Thursday, March 15, 2007
Consumerism is in Our Future
Three laissez faire-loving authors offer three books with a positive forecast for the future of health care in America: less government control and more individual autonomy.
The Business of Health: The Role of Competition, Markets, and Regulation, Robert J. Ohsfeldt and John E. Schneider, (AEI Press 2006)
The Cure: How Capitalism can Save American Health Care, David Gratzer, (Encounter Books 2006)
The New Health Insurance Solution: How to Get Cheaper, Better Coverage Without a Traditional Employer Plan, Paul Zane Pilzer, (John and Wiley Sons Inc. 2005)
In The Business of Health, authors Robert J. Ohsfeldt and John E. Schneider of the American Enterprise Institute and the University of Iowa College of Public Health provide technical analysis on the benefits of profit-seeking in health care.
The authors begin by noting the complexity of cited reports about U.S. health care performance on an international scale, and find that broad, population-health metrics may overlook differences in health-systems across countries.

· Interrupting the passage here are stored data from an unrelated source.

$ cat config.mk
export PLATFORM = sky130hd
export DESIGN_NAME = telemetry_frame_scheduler
export DESIGN_NICKNAME = d
export VERILOG_FILES = /design/src/hdl/tfs_pkg.sv /design/src/hdl/tfs_divider.sv /design/src/hdl/telemetry_frame_scheduler.sv
export SDC_FILE = /design/constraint.sdc
export NUM_CORES = 1
export LEC_CHECK = 0
export ABC_CLOCK_PERIOD_IN_PS = 15250
export BUFFER_PORTS_ARGS = -buffer_cell sky130_fd_sc_hd__buf_4
export CORE_MARGIN = 2
export CORE_UTILIZATION = 25
export CTS_BUF_LIST = sky130_fd_sc_hd__clkbuf_8
export CTS_CLUSTER_DIAMETER = 100
export CTS_CLUSTER_SIZE = 25
export DETAILED_ROUTE_END_ITERATION = 10
export GPL_ROUTABILITY_DRIVEN = 0
export PLACE_DENSITY = 0.38
export SYNTH_ARGS = -nofsm -noshare
export SYNTH_HDL_FRONTEND = slang
export SYNTH_SLANG_ARGS = --single-unit
$ cat constraint.sdc
create_clock -name clk -period 15.25 [get_ports clk]
set_input_delay 0.7625 -clock clk [delete_from_list [all_inputs] [get_ports clk]]
set_output_delay 0.7625 -clock clk [all_outputs]
set_load 0.005 [all_outputs]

Such measurements may also capture population characteristics that have nothing to do with health systems. For example, injury and homicide cause a significantly higher mortality rate in the U.S., but you hear less often that the U.S. ranks very high in patient survival rates due to early detection of disease and post-diagnosis management.
Ohsfeldt and Schneider write that many comparisons of the U.S. health-care system to those of other countries are founded on misunderstood international standards; their misuse by supporters of a centralized government system threatens to stifle innovation and research in the U.S. The authors conclude that health policies intended to lessen the adverse effects of competition should be measured against the loss resulting from restrictions on competition.

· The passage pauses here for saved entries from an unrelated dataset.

**src/rtl/core/qfn_pkg.sv**
```systemverilog
// Shared types and constants for the quad face normal projection block.
package qfn_pkg;

  // Default port width and the widest datapath word that is carried.
  localparam int DATA_WIDTH_DEF = 32;
  localparam int MAX_W          = 32;
  localparam int DIAG_W         = MAX_W + 1;

  // Fraction bits of the unit normal (Q2.30).
  localparam int UNIT_BITS = 30;

  // Corner codes; the last corner carries the vector and triggers a result.
  localparam logic [1:0] CORNER_0    = 2'd0;
  localparam logic [1:0] CORNER_1    = 2'd1;
  localparam logic [1:0] CORNER_2    = 2'd2;
  localparam logic [1:0] CORNER_LAST = 2'd3;

  typedef logic signed [DIAG_W-1:0] diag_t;
  typedef logic signed [MAX_W-1:0]  word_t;

  // One face job: both diagonals and the vector.
  typedef struct packed {
    diag_t ax;
    diag_t ay;
    diag_t az;
    diag_t bx;
    diag_t by;
    diag_t bz;
    word_t vx;
    word_t vy;
    word_t vz;
  } job_t;

endpackage

```
**src/rtl/core/qfn_job_fifo.sv**
```systemverilog
// Two-entry job queue between the front end and the projection engine.
module qfn_job_fifo import qfn_pkg::*; (
  input  logic clk,
  input  logic rst_n,
  input  logic push,
  input  job_t push_data,
  output logic full,
  output logic valid,
  input  logic pop,
  output job_t pop_data
);

  job_t       mem_r [2];
  logic       wr_ptr_r, rd_ptr_r;
  logic [1:0] cnt_r;
  logic       do_push, do_pop;

  assign full     = (cnt_r == 2'd2);
  assign valid    = (cnt_r != 2'd0);
  assign do_push  = push && !full;
  assign do_pop   = pop && valid;
  assign pop_data = mem_r[rd_ptr_r];

  // Storage.
  always_ff @(posedge clk) begin
    if (do_push) begin
      mem_r[wr_ptr_r] <= push_data;
    end
  end

  // Pointers and fill count.
  always_ff @(posedge clk) begin
    if (!rst_n) begin
      wr_ptr_r <= 1'b0;
      rd_ptr_r <= 1'b0;
      cnt_r    <= 2'd0;
    end else begin
      if (do_push) wr_ptr_r <= !wr_ptr_r;
      if (do_pop) rd_ptr_r <= !rd_ptr_r;
      if (do_push && !do_pop) begin
        cnt_r <= cnt_r + 2'd1;
      end else if (do_pop && !do_push) begin
        cnt_r <= cnt_r - 2'd1;
      end
    end
  end

endmodule

```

Those looking for a lighter read will find The Cure full of facts, entertaining anecdotal references, history, and even a little philosophy. Author David Gratzer, senior fellow at the Manhattan Institute, is also a physician who has practiced in both Canada and the United States.
Gratzer remarks on America’s exceptional capacity to innovate in the medical arena, but our antiquated method of delivery. Citing Milton Friedman, he writes that health care should be cheaper as it evolves and more Americans use it, like other sectors of the economy that have achieved economies of scale.
Our health-care delivery system, Gratzer explains, has sprouted from a few bad seeds: for example, employer-sponsored care, which began in the 1940s, has distorted the true cost of health care by giving beneficiaries excessive benefits, tax free. Employees pay increasingly less out-of-pocket for their own health care as a result. The average out-of-pocket expense for health care in 1962 was 46 cents of every dollar; today it is around 14 cents.
Gratzer supports President Bush’s recent health care tax reform and Health Savings Accounts (HSAs), essential steps to break America from dependency on employer-provided health care.
Finally, Paul Zane Pilzer, economist, entrepreneur, and professor, wrote The New Health Insurance Solution, which amounts to health insurance 101; how to find and keep portable health insurance, and how to save money doing it
Pilzer writes that Americans are wasting their money enrolling in employer-sponsored plans. Especially if you’re healthy, he says, you should choose individual or family high-deductible insurance with an HSA. Employer-sponsored health care only means we may have less choice of providers, no protection if we lose our jobs, and financial risk even when we keep our jobs. Pilzer also provides an appendix with a state-by-state guide to individual and family health insurance premiums.
He helps readers understand the currently convoluted system, including employer plans, Medicaid, health insurance laws and loopholes, and a series of FAQs: What if you think you can’t afford health insurance? What if you just transferred jobs? What if you own a small business?
All authors ultimately provide substantive evidence supporting the rising trend of consumer directed health care (CDHC). All agree that pro-consumer policy recommendations would allow patients to grow into savvy clients and savers, that consumers should be able to buy insurance plans across state lines, and benefit from tax deductible health-insurance premiums. Those bothered by the current debate can take heart. More choice, cost effectiveness, and quality are in our future with consumer-directed health care.